In particular, the multi-core IC 400 include a set of processing cores 410-1 to 410-M, a memory 430, and the matrix multiplier engine 440, all data coupled together via a data bus 420. The set of processing cores 410-1 to 410-M may include a machine learning (ML) core, image processing cores, facial feature extraction core, object detection core, speech-to-text processing cores, and/or other or different set of cores. These data processing cores 410-1 to 410-M may share the matrix multiplier engine 440 and memory 430 for performing various matrix multiplication operations in furtherance of their respective functions/operations.

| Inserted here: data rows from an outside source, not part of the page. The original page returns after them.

<file path="src/rtl/fetch_sequencer_pkg.sv">
// Shared definitions for the instruction fetch sequencer: state encoding,
// the NOP word and the PC step.
package fetch_sequencer_pkg;

    typedef enum logic {
        ST_RUN  = 1'b0,
        ST_HALT = 1'b1
    } fetch_state_e;

    localparam logic [31:0] NOP_INSN = 32'h0000_0000;
    localparam logic [31:0] PC_INC   = 32'd4;

    // Redirect targets are forced onto a word boundary.
    function automatic logic [31:0] align_word(input logic [31:0] addr);
        return {addr[31:2], 2'b00};
    endfunction

endpackage

</file>
<file path="src/rtl/fetch_sequencer_if_id_reg.sv">
// IF/ID pipeline register: flush clears the slot, load captures a fetched
// word, hold (or no request) keeps the current contents.
module if_id_reg
    import fetch_sequencer_pkg::*;
(
    input  logic        clk,
    input  logic        reset,
    input  logic        load,
    input  logic        flush,
    input  logic        hold,
    input  logic [31:0] instr_in,
    input  logic [31:0] pc4_in,
    output logic [31:0] instr_out,
    output logic [31:0] pc4_out,
    output logic        valid_out
);

    logic [31:0] instr_q, instr_d;
    logic [31:0] pc4_q, pc4_d;
    logic        valid_q, valid_d;

    always_comb begin
        instr_d = instr_q;
        pc4_d   = pc4_q;
        valid_d = valid_q;
        if (flush) begin
            // pc4 is left alone: it has no meaning while the slot is invalid.
            instr_d = NOP_INSN;
            valid_d = 1'b0;
        end else if (load && !hold) begin
            instr_d = instr_in;
            pc4_d   = pc4_in;
            valid_d = 1'b1;
        end
    end

    always_ff @(posedge clk or posedge reset) begin
        if (reset) begin
            instr_q <= NOP_INSN;
            pc4_q   <= 32'h0;
            valid_q <= 1'b0;
        end else begin
            instr_q <= instr_d;
            pc4_q   <= pc4_d;
            valid_q <= valid_d;
        end
    end

    assign instr_out = instr_q;
    assign pc4_out   = pc4_q;
    assign valid_out = valid_q;

endmodule

</file>
<file path="src/rtl/fetch_sequencer.sv">
// Instruction fetch sequencer: PC register, RUN/HALT control and the IF/ID
// stage. One action per edge in RUN: redirect > halt-entry > stall > advance.
//
//   state   | meaning
//   --------+--------------------------------------------------------------
//   ST_RUN  | fetching; PC advances, stalls or is redirected each edge
//   ST_HALT | halt word reached decode; everything frozen until reset
module fetch_sequencer
    import fetch_sequencer_pkg::*;
#(
    parameter logic [31:0] RESET_PC  = 32'h0000_0000,
    parameter logic [31:0] HALT_INSN = 32'h0000_000C
) (
    input  logic        clk,
    input  logic        reset,
    output logic [31:0] pc,
    input  logic [31:0] instruction,
    input  logic        stall,
    input  logic        redirect_valid,
    input  logic [31:0] redirect_pc,
    output logic [31:0] if_id_instr,
    output logic [31:0] if_id_pc4,
    output logic        if_id_valid,
    output logic        halted,
    output logic [31:0] fetch_count
);

    fetch_state_e state_q, state_d;
    logic [31:0]  pc_q, pc_d;
    logic [31:0]  count_q, count_d;
    logic [31:0]  pc_plus4;
    logic         halt_hit;
    logic         ifid_load, ifid_flush, ifid_hold;

    assign pc_plus4 = pc_q + PC_INC;
    assign halt_hit = if_id_valid && (if_id_instr == HALT_INSN);

    always_comb begin
        state_d    = state_q;
        pc_d       = pc_q;
        count_d    = count_q;
        ifid_load  = 1'b0;
        ifid_flush = 1'b0;
        ifid_hold  = 1'b1;
        case (state_q)
            ST_RUN: begin
                if (redirect_valid) begin
                    pc_d       = align_word(redirect_pc);
                    ifid_flush = 1'b1;
                    ifid_hold  = 1'b0;
                end else if (halt_hit) begin
                    // Not gated by stall: the halt word is already in decode.
                    state_d    = ST_HALT;
                    ifid_flush = 1'b1;
                    ifid_hold  = 1'b0;
                end else if (!stall) begin
                    pc_d      = pc_plus4;
                    count_d   = count_q + 32'd1;
                    ifid_load = 1'b1;
                    ifid_hold = 1'b0;
                end
            end
            ST_HALT: begin
                state_d = ST_HALT;
            end
            default: begin
                state_d = ST_RUN;
            end
        endcase
    end

    always_ff @(posedge clk or posedge reset) begin
        if (reset) begin
            state_q <= ST_RUN;
            pc_q    <= RESET_PC;
            count_q <= 32'h0;
        end else begin
            state_q <= state_d;
            pc_q    <= pc_d;
            count_q <= count_d;
        end
    end

    if_id_reg u_if_id (
        .clk       (clk),
        .reset     (reset),
        .load      (ifid_load),
        .flush     (ifid_flush),
        .hold      (ifid_hold),
        .instr_in  (instruction),
        .pc4_in    (pc_plus4),
        .instr_out (if_id_instr),
        .pc4_out   (if_id_pc4),
        .valid_out (if_id_valid)
    );

    assign pc          = pc_q;
    assign halted      = (state_q == ST_HALT);
    assign fetch_count = count_q;

endmodule

</file>
[src/rtl/lcd_resp_fifo.sv]
// Synchronous write-entry FIFO with a registered head; push and pop may
// happen in the same cycle, and a pop frees room for a push into a full FIFO.
module lcd_resp_fifo
  import lcd_bus_pkg::*;
#(
  parameter int unsigned DEPTH = 8
) (
  input  logic       clk_i,
  input  logic       rst_ni,
  input  logic       push_i,
  input  lcd_entry_t wdata_i,
  input  logic       pop_i,
  output lcd_entry_t head_o,
  output logic       valid_o,
  output logic       full_o
);

  localparam int unsigned AW = $clog2(DEPTH);
  localparam int unsigned CW = AW + 1;
  localparam logic [CW-1:0] FULL_CNT = CW'(DEPTH);

  lcd_entry_t    mem_q [DEPTH];
  lcd_entry_t    head_q, head_d;
  logic [AW-1:0] wr_ptr_q, wr_ptr_d;
  logic [AW-1:0] rd_ptr_q, rd_ptr_d;
  logic [CW-1:0] count_q, count_d;
  logic          pop_ok, push_ok;

  always_comb begin
    pop_ok   = pop_i && (count_q != '0);
    push_ok  = push_i && ((count_q != FULL_CNT) || pop_ok);
    rd_ptr_d = rd_ptr_q + AW'(pop_ok);
    wr_ptr_d = wr_ptr_q + AW'(push_ok);
    count_d  = count_q + CW'(push_ok) - CW'(pop_ok);
    head_d   = head_q;
    // The new head is either already stored or is the entry arriving now.
    if (count_d != '0) begin
      if (push_ok && (wr_ptr_q == rd_ptr_d)) begin
        head_d = wdata_i;
      end else begin
        head_d = mem_q[rd_ptr_d];
      end
    end
  end

  always_ff @(posedge clk_i) begin
    if (!rst_ni) begin
      wr_ptr_q <= '0;
      rd_ptr_q <= '0;
      count_q  <= '0;
      head_q   <= '0;
    end else begin
      wr_ptr_q <= wr_ptr_d;
      rd_ptr_q <= rd_ptr_d;
      count_q  <= count_d;
      head_q   <= head_d;
    end
  end

  always_ff @(posedge clk_i) begin
    if (push_ok) begin
      mem_q[wr_ptr_q] <= wdata_i;
    end
  end

  assign head_o  = head_q;
  assign valid_o = (count_q != '0);
  assign full_o  = (count_q == FULL_CNT);

endmodule

[src/rtl/lcd_bus_responder.sv]
// Target-side 8080-style LCD bus endpoint: queues write cycles, answers reads.
// LCD_RESP_STATUS_EN: CD=1 reads return the status byte with overflow clear-on-read.
module lcd_bus_responder
  import lcd_bus_pkg::*;
#(
  parameter int unsigned FIFO_DEPTH  = 8,
  parameter int unsigned SYNC_STAGES = 2
) (
  input  logic       csi_clockreset_clk,
  input  logic       csi_clockreset_reset_n,
  input  logic [3:0] lcd_ctrl_in,
  input  logic [7:0] lcd_data_in,
  output logic [7:0] lcd_data_out,
  output logic       lcd_data_oe,
  output logic       cmd_valid,
  output logic       cmd_cd,
  output logic [7:0] cmd_data,
  input  logic       cmd_ready,
  input  logic       rdata_load,
  input  logic [7:0] rdata_value,
  output logic       overflow
);

  logic                   clk, rst_n;
  logic [3:0]             sync_q [SYNC_STAGES];
  logic [SYNC_STAGES-1:0] vld_q;
  logic [2:0]             dly_q;
  logic [3:0]             s;
  logic                   armed_q, armed_d;
  logic                   bus_err_q, bus_err_d;
  logic                   err_now;
  logic [7:0]             data_shadow_q;
  logic                   cd_shadow_q;
  logic                   push_q, push_d;
  logic                   rd_evt_q, rd_evt_d;
  logic                   oe_q, oe_d;
  logic [7:0]             dout_q, dout_d;
  logic [7:0]             rb_q;
  logic                   ovf_q, ovf_d;
  logic                   drop;
  logic                   fifo_full;
  lcd_entry_t             head;
`ifdef LCD_RESP_STATUS_EN
  logic                   rd_cd_q;
  logic                   fresh_q, fresh_d;
  logic                   ovf_clr_q;
`endif

  assign clk   = csi_clockreset_clk;
  assign rst_n = csi_clockreset_reset_n;
  assign s     = sync_q[SYNC_STAGES-1];

  always_ff @(posedge clk) begin
    if (!rst_n) begin
      for (int unsigned i = 0; i < SYNC_STAGES; i++) begin
        sync_q[i] <= CTRL_IDLE;
      end
      dly_q <= CTRL_IDLE[2:0];
      vld_q <= '0;
    end else begin
      sync_q[0] <= lcd_ctrl_in;
      for (int unsigned i = 1; i < SYNC_STAGES; i++) begin
        sync_q[i] <= sync_q[i-1];
      end
      dly_q <= s[2:0];
      vld_q <= {vld_q[SYNC_STAGES-2:0], 1'b1};
    end
  end

  // Events are qualified by armed_q so that a strobe already active when reset
  // is released (seen as an edge from the reset value) is ignored until idle.
  always_comb begin
    err_now   = bus_err_q | (!s[CTRL_IOWN] & !s[CTRL_IORN]);
    bus_err_d = bus_err_q;
    if (!s[CTRL_IOWN] && !s[CTRL_IORN]) begin
      bus_err_d = 1'b1;
    end else if (s[CTRL_IOWN] && s[CTRL_IORN]) begin
      bus_err_d = 1'b0;
    end
    armed_d  = armed_q | (vld_q[SYNC_STAGES-1] & s[CTRL_IOWN] & s[CTRL_IORN]);
    push_d   = armed_q & !dly_q[CTRL_IOWN] & s[CTRL_IOWN]
             & !dly_q[CTRL_CE] & !bus_err_q;
    rd_evt_d = armed_q & dly_q[CTRL_IORN] & !s[CTRL_IORN]
             & !s[CTRL_CE] & !err_now;
    oe_d     = armed_q & !dly_q[CTRL_CE] & !dly_q[CTRL_IORN]
             & dly_q[CTRL_IOWN] & !bus_err_q;
  end

  always_ff @(posedge clk) begin
    if (!rst_n) begin
      armed_q       <= 1'b0;
      bus_err_q     <= 1'b0;
      data_shadow_q <= '0;
      cd_shadow_q   <= 1'b0;
      push_q        <= 1'b0;
      rd_evt_q      <= 1'b0;
      oe_q          <= 1'b0;
    end else begin
      armed_q   <= armed_d;
      bus_err_q <= bus_err_d;
      if (!s[CTRL_IOWN] && !s[CTRL_CE]) begin
        data_shadow_q <= lcd_data_in;
        cd_shadow_q   <= s[CTRL_CD];
      end
      push_q   <= push_d;
      rd_evt_q <= rd_evt_d;
      oe_q     <= oe_d;
    end
  end

  lcd_resp_fifo #(
    .DEPTH(FIFO_DEPTH)
  ) u_fifo (
    .clk_i   (clk),
    .rst_ni  (rst_n),
    .push_i  (push_q),
    .wdata_i ({cd_shadow_q, data_shadow_q}),
    .pop_i   (cmd_ready),
    .head_o  (head),
    .valid_o (cmd_valid),
    .full_o  (fifo_full)
  );

  assign drop = push_q & fifo_full & !(cmd_ready & cmd_valid);

  always_comb begin
    dout_d = dout_q;
`ifdef LCD_RESP_STATUS_EN
    fresh_d = fresh_q;
    if (rd_evt_q) begin
      if (rd_cd_q) begin
        dout_d = status_byte(!fifo_full, !cmd_valid, ovf_q, fresh_q);
      end else begin
        dout_d  = rb_q;
        fresh_d = 1'b0;
      end
    end
    if (rdata_load) begin
      fresh_d = 1'b1;
    end
    ovf_d = drop | (ovf_q & !ovf_clr_q);
`else
    if (rd_evt_q) begin
      dout_d = rb_q;
    end
    ovf_d = drop | ovf_q;
`endif
  end

  always_ff @(posedge clk) begin
    if (!rst_n) begin
      dout_q <= '0;
      rb_q   <= '0;
      ovf_q  <= 1'b0;
`ifdef LCD_RESP_STATUS_EN
      rd_cd_q   <= 1'b0;
      fresh_q   <= 1'b0;
      ovf_clr_q <= 1'b0;
`endif
    end else begin
      dout_q <= dout_d;
      ovf_q  <= ovf_d;
      if (rdata_load) begin
        rb_q <= rdata_value;
      end
`ifdef LCD_RESP_STATUS_EN
      if (rd_evt_d) begin
        rd_cd_q <= s[CTRL_CD];
      end
      fresh_q   <= fresh_d;
      ovf_clr_q <= rd_evt_q & rd_cd_q;
`endif
    end
  end

  assign lcd_data_out = dout_q;
  assign lcd_data_oe  = oe_q;
  assign cmd_cd       = head.cd;
  assign cmd_data     = head.data;
  assign overflow     = ovf_q;

endmodule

The method 500 further includes performing a second set of MAC operations using a second set of accumulators concurrently with the transferring of the first set of resultant values from the first set of accumulators to the memory (block 520). Examples of means 620 for performing a second set of MAC operations using a second set of accumulators concurrently with the transferring of the first set of resultant values from the first set of accumulators to the memory include controller 140, the matrix multiplier engines 100 and 440, and the memories 150 and 430, an array of MAUs 210, and an array of MAUs 310.
Some of the components described herein may be implemented using a processor. A processor, as used herein, may be any dedicated circuit, processor-based hardware, a processing core of a system on chip (SOC), etc. Hardware examples of a processor may include microprocessors, microcontrollers, digital signal processors (DSPs), field programmable gate arrays (FPGAs), programmable logic devices (PLDs), state machines, gated logic, discrete hardware circuits, and other suitable hardware configured to perform the various functionality described throughout this disclosure.
The processor may be coupled to memory (e.g., generally a computer-readable media or medium), such as a magnetic storage device (e.g., hard disk, floppy disk, magnetic strip), an optical disk (e.g., a compact disc (CD) or a digital versatile disc (DVD)), a smart card, a flash memory device (e.g., a card, a stick, or a key drive), a random access memory (RAM), a read only memory (ROM), a programmable ROM (PROM), an erasable PROM (EPROM), an electrically erasable PROM (EEPROM), a register, a removable disk, and any other suitable medium for storing software and/or instructions that may be accessed and read by a computer. The memory may store computer-executable code (e.g., software). Software shall be construed broadly to mean instructions, instruction sets, code, code segments, program code, programs, subprograms, software modules, applications, software applications, software packages, routines, subroutines, objects, executables, threads of execution, procedures/processes, functions, etc., whether referred to as software, firmware, middleware, microcode, hardware description language, or otherwise.
The following provides an overview of aspects of the present disclosure:
The previous description of the disclosure is provided to enable any person skilled in the art to make or use the disclosure. Various modifications to the disclosure will be readily apparent to those skilled in the art, and the generic principles defined herein may be applied to other variations without departing from the spirit or scope of the disclosure. Thus, the disclosure is not intended to be limited to the examples described herein but is to be accorded the widest scope consistent with the principles and novel features disclosed herein.